Work instructions:
Give again, exactly as written, each line of the material below starting at the line that contains "h_d = h_last ? '0 : h_q + HW'(1);" and ending at the line that contains "VS_POL : ~VS_POL;". Both ends count, and no other line does.

Input data:
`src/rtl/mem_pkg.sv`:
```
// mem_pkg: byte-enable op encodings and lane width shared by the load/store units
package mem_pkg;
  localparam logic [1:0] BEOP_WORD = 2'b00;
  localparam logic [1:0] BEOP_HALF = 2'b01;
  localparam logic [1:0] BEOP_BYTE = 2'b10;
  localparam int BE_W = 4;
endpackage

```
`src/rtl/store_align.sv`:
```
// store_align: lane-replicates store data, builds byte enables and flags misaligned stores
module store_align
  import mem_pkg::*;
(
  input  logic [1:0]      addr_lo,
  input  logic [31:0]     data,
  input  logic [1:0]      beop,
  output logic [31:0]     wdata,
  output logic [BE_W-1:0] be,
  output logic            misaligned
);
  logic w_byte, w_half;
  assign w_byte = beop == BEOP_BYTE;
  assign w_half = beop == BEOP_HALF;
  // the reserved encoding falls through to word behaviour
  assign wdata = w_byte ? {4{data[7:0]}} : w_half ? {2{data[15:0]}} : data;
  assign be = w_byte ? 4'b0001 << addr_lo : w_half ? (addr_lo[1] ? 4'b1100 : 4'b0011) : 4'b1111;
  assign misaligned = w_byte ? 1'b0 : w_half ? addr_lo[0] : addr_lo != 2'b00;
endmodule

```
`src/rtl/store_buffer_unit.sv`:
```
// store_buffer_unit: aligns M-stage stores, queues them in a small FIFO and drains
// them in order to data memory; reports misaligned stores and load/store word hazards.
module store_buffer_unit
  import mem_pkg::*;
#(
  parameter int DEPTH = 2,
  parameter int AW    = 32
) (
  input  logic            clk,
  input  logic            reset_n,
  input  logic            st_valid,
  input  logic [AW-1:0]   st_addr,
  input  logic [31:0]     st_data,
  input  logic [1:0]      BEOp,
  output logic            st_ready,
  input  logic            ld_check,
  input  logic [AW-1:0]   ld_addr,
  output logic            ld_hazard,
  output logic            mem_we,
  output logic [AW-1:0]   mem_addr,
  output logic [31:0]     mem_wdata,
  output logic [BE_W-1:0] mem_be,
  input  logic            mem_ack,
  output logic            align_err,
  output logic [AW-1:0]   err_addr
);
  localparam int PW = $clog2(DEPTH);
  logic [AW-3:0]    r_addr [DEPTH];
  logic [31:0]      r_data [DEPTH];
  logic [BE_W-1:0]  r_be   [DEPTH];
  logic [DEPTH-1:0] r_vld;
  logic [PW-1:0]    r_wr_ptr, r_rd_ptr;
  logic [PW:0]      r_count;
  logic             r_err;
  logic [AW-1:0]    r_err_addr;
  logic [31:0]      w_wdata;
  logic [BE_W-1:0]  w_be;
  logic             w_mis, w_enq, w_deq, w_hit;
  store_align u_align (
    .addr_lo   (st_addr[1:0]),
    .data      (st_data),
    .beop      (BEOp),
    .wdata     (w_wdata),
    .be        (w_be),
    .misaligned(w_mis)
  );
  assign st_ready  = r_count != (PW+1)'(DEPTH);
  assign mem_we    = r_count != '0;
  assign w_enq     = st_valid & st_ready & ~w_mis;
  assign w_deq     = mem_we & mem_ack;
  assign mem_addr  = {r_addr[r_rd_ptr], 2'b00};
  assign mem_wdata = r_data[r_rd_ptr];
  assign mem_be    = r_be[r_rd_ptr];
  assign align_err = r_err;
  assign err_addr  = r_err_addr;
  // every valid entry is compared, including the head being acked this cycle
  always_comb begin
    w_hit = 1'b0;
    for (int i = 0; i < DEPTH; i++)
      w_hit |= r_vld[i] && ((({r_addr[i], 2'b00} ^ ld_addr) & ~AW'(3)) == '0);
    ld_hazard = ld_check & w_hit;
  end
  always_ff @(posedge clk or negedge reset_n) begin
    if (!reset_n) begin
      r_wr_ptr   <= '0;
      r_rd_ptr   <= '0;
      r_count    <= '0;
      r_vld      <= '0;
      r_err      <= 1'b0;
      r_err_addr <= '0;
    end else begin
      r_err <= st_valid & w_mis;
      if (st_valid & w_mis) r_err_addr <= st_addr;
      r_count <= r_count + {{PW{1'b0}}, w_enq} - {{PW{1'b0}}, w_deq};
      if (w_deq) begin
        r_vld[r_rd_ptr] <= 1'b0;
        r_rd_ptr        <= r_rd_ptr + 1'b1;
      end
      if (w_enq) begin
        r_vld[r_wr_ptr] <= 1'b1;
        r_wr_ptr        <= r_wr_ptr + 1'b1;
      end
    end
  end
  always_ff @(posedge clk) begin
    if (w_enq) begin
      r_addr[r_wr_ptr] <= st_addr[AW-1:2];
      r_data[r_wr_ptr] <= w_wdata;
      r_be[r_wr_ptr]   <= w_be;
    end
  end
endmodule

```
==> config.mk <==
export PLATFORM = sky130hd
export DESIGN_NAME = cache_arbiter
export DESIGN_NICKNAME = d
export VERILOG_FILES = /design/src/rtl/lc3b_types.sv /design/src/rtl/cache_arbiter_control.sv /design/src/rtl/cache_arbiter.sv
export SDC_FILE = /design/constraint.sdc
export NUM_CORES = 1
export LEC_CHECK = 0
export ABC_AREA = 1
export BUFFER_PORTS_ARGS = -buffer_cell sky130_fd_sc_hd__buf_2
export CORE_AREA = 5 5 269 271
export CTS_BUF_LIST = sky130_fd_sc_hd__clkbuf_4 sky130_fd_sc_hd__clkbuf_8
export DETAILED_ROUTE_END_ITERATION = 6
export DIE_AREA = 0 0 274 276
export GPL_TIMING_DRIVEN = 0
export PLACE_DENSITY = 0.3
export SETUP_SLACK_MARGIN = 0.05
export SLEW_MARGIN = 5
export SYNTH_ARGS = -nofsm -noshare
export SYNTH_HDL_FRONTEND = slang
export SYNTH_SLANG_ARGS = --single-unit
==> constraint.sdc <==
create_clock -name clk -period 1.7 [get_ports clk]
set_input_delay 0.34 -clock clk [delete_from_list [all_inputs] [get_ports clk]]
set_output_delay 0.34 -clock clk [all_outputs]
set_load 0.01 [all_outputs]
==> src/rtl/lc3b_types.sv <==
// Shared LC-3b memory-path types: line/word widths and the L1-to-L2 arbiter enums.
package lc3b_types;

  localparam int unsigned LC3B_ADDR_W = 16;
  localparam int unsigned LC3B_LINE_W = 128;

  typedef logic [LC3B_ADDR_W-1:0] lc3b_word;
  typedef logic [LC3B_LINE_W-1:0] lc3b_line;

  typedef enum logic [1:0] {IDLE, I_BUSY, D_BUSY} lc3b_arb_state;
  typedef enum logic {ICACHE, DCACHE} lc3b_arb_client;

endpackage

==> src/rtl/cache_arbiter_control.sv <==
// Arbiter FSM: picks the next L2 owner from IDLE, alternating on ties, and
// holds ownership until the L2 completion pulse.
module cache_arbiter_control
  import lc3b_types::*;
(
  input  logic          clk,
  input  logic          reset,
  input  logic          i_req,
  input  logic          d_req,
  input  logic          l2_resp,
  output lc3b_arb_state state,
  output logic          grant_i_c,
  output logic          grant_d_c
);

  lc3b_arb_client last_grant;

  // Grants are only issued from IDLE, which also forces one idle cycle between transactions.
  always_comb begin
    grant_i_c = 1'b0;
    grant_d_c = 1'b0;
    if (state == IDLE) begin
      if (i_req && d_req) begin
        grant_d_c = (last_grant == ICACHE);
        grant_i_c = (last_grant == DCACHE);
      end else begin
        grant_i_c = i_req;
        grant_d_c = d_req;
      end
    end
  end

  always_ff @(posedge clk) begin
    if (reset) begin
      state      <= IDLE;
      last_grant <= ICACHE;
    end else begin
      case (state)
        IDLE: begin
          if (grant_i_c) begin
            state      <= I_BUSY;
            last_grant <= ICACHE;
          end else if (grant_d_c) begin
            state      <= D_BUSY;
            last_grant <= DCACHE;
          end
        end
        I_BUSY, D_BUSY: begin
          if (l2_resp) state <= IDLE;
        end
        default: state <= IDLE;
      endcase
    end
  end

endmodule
--
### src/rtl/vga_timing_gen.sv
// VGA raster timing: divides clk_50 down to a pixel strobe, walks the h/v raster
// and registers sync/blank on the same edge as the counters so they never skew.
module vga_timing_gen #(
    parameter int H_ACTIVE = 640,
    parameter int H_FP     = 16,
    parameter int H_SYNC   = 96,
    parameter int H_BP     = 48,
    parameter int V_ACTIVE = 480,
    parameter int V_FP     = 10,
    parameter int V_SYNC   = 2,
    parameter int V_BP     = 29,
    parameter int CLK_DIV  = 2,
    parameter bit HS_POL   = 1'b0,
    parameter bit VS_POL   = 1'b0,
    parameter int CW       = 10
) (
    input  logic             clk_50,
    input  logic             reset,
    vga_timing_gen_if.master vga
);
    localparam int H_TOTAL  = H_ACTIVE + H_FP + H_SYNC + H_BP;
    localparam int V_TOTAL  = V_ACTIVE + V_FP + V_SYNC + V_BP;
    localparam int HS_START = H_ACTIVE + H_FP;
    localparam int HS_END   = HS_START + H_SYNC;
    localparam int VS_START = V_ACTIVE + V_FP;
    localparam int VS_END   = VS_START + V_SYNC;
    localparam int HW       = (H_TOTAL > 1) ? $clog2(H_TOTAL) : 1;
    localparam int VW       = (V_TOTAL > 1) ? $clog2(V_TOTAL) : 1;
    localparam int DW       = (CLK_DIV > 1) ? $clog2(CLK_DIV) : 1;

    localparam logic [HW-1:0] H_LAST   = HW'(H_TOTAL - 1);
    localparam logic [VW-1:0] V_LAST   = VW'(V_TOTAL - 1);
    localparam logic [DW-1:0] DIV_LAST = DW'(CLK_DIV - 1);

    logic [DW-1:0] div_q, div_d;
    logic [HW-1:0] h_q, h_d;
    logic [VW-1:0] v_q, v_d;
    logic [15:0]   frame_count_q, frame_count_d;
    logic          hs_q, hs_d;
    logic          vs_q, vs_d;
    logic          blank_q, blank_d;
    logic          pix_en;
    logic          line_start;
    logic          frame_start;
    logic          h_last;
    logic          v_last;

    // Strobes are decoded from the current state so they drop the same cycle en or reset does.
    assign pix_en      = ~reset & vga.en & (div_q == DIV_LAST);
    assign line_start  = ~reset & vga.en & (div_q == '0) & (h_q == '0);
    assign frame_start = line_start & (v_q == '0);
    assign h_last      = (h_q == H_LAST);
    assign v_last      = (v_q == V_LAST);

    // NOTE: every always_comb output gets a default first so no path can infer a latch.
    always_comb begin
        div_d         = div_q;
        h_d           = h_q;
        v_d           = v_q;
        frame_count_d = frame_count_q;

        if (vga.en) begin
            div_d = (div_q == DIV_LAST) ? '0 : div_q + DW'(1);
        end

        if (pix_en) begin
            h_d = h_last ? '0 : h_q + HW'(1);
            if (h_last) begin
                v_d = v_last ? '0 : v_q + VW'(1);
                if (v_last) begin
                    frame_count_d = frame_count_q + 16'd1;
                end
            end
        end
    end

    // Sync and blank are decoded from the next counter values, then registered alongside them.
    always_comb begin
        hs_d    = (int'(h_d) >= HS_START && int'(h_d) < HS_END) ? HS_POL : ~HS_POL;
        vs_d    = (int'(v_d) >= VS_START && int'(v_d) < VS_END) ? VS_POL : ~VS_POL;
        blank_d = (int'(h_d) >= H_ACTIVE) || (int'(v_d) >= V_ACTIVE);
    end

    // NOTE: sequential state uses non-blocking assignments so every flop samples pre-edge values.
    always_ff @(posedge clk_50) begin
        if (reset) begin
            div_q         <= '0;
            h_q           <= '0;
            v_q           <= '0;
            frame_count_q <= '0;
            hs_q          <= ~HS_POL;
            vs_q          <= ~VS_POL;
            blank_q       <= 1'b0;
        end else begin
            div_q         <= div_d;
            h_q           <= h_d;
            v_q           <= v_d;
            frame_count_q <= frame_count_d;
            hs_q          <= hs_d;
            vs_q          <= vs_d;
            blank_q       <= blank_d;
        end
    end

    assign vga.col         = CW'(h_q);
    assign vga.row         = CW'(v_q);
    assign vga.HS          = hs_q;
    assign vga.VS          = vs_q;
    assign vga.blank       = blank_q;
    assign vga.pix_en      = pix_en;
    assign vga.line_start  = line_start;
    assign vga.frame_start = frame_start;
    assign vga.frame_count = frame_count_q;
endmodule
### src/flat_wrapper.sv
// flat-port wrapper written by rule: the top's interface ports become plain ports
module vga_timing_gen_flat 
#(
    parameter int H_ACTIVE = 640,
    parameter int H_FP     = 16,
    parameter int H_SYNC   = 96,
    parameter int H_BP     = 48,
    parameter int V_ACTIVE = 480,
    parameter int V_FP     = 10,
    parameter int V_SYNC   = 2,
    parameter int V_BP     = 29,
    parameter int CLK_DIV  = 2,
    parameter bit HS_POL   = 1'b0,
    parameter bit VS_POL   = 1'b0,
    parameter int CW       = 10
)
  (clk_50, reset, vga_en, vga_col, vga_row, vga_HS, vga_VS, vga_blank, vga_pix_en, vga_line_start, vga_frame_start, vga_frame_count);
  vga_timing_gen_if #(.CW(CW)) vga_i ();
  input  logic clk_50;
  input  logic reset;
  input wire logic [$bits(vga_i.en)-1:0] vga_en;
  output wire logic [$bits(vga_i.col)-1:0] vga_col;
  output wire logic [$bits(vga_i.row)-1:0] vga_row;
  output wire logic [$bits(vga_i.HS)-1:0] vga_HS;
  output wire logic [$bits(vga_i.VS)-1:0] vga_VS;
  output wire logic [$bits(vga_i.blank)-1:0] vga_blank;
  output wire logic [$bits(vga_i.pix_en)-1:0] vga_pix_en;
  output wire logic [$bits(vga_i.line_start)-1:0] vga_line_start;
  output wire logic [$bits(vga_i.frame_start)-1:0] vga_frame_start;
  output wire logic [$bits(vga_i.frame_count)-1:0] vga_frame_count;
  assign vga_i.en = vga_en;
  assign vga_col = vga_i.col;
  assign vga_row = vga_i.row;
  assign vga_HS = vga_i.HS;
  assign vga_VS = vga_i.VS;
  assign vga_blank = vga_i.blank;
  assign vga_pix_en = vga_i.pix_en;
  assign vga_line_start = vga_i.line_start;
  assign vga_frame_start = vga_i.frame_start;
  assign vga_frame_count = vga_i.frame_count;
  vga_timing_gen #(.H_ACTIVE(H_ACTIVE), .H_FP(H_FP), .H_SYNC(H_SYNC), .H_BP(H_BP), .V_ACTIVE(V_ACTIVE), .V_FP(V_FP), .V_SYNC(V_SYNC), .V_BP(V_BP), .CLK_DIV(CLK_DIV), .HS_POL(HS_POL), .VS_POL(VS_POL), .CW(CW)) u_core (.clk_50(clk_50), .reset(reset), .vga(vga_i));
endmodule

Result of the task:
            h_d = h_last ? '0 : h_q + HW'(1);
            if (h_last) begin
                v_d = v_last ? '0 : v_q + VW'(1);
                if (v_last) begin
                    frame_count_d = frame_count_q + 16'd1;
                end
            end
        end
    end

    // Sync and blank are decoded from the next counter values, then registered alongside them.
    always_comb begin
        hs_d    = (int'(h_d) >= HS_START && int'(h_d) < HS_END) ? HS_POL : ~HS_POL;
        vs_d    = (int'(v_d) >= VS_START && int'(v_d) < VS_END) ? VS_POL : ~VS_POL;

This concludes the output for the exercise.